[Supplied entries]

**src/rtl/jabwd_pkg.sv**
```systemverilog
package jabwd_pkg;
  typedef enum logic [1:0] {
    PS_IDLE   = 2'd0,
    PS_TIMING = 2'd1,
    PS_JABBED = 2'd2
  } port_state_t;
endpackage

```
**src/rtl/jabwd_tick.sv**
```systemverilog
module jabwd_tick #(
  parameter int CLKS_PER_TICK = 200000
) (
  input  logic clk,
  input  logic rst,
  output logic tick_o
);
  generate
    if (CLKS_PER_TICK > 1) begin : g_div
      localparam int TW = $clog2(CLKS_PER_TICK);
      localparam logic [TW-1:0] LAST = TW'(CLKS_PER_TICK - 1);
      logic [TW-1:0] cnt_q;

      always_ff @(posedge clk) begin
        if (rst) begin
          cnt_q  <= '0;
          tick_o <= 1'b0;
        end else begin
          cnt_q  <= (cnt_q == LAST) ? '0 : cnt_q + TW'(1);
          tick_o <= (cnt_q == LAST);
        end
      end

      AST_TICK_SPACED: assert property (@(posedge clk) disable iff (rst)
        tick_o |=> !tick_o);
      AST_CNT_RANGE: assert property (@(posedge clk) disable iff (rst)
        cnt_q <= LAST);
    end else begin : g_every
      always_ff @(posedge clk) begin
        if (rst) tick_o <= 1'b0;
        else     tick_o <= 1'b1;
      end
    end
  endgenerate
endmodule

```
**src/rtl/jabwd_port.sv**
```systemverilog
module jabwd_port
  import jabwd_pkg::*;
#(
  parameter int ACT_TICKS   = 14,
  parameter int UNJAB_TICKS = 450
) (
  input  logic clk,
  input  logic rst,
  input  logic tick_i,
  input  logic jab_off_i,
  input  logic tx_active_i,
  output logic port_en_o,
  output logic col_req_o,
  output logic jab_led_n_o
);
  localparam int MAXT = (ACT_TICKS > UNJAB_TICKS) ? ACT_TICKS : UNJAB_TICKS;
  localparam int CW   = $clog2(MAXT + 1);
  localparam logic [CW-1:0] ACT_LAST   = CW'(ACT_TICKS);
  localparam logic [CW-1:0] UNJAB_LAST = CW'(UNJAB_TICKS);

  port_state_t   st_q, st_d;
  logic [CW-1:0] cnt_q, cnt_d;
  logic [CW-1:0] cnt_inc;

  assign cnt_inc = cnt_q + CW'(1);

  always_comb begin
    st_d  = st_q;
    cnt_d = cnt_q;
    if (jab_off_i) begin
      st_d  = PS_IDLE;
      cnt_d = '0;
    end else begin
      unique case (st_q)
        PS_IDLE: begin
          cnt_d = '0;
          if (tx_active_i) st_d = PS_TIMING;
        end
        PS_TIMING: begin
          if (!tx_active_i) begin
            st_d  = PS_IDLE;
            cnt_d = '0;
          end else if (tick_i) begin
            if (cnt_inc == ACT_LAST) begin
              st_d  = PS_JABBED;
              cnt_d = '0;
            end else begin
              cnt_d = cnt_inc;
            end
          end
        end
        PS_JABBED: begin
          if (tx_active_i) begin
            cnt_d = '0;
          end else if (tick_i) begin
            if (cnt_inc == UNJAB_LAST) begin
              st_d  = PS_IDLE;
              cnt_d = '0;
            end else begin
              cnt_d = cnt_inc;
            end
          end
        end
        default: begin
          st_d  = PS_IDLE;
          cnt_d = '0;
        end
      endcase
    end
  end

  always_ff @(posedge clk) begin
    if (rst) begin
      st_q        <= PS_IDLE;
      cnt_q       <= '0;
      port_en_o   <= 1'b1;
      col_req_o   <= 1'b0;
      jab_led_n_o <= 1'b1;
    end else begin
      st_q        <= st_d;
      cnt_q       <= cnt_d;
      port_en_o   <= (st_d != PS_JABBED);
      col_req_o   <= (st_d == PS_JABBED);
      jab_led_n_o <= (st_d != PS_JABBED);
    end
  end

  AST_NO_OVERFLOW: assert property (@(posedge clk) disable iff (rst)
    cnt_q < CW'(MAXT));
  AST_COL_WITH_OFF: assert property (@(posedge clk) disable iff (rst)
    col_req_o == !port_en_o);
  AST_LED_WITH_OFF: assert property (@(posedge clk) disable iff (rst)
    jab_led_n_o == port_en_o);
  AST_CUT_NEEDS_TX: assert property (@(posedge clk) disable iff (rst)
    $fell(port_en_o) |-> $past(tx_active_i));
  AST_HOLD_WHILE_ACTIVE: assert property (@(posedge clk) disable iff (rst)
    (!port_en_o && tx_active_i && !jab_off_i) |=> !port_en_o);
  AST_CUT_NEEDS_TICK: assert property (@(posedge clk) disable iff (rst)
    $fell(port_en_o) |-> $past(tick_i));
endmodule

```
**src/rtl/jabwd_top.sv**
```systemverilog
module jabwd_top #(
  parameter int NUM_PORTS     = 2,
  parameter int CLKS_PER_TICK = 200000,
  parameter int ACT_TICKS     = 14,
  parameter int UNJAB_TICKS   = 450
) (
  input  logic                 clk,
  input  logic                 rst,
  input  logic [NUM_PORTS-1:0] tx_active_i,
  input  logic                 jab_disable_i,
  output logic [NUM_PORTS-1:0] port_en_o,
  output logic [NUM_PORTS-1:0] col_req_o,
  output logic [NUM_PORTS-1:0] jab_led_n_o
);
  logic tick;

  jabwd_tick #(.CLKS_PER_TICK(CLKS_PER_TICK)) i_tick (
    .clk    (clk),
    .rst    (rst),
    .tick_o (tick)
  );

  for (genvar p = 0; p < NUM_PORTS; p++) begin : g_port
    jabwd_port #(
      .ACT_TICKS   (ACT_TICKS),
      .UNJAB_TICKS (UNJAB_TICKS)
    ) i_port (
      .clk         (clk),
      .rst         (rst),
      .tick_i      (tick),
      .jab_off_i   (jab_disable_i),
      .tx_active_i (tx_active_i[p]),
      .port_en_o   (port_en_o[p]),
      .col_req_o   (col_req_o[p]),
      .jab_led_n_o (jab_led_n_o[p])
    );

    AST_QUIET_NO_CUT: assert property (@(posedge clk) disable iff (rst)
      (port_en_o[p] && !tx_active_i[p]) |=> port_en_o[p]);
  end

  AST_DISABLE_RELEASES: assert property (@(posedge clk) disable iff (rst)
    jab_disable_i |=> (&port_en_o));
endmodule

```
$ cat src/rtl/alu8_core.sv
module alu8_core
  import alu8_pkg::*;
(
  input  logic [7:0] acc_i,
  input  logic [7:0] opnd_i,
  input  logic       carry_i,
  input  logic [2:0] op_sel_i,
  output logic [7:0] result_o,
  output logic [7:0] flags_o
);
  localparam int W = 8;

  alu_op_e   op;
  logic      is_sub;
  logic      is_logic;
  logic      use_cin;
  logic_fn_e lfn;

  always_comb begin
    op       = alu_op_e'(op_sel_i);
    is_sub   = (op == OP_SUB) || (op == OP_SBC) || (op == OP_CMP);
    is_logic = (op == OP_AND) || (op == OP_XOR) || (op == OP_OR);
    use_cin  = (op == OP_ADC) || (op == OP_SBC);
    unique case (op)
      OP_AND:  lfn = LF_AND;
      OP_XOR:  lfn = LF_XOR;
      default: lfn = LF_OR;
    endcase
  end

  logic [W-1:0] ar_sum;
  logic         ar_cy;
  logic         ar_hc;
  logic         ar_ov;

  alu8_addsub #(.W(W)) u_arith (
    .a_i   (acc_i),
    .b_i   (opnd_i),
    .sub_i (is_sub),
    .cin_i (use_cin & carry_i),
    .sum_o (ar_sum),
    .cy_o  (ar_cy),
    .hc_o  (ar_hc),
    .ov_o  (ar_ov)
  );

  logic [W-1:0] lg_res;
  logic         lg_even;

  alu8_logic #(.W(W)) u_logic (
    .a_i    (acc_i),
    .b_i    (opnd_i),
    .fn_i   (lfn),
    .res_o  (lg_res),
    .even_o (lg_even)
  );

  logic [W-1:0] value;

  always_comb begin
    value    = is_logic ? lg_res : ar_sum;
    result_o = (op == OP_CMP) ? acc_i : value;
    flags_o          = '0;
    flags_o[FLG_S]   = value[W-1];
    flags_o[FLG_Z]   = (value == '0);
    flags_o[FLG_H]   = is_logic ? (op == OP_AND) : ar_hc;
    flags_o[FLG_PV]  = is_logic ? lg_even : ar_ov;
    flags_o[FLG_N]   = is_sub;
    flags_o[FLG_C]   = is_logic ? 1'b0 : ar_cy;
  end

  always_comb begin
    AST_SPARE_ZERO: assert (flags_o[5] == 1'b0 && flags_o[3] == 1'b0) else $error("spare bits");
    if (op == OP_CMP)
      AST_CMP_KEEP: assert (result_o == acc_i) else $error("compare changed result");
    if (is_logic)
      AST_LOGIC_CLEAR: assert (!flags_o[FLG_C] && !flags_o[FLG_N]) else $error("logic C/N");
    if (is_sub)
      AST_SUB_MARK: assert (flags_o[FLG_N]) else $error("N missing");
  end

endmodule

[Task item] Using the entries above, work out how many lines contain the string "output". Respond with that number alone.

[Solution for this task] 9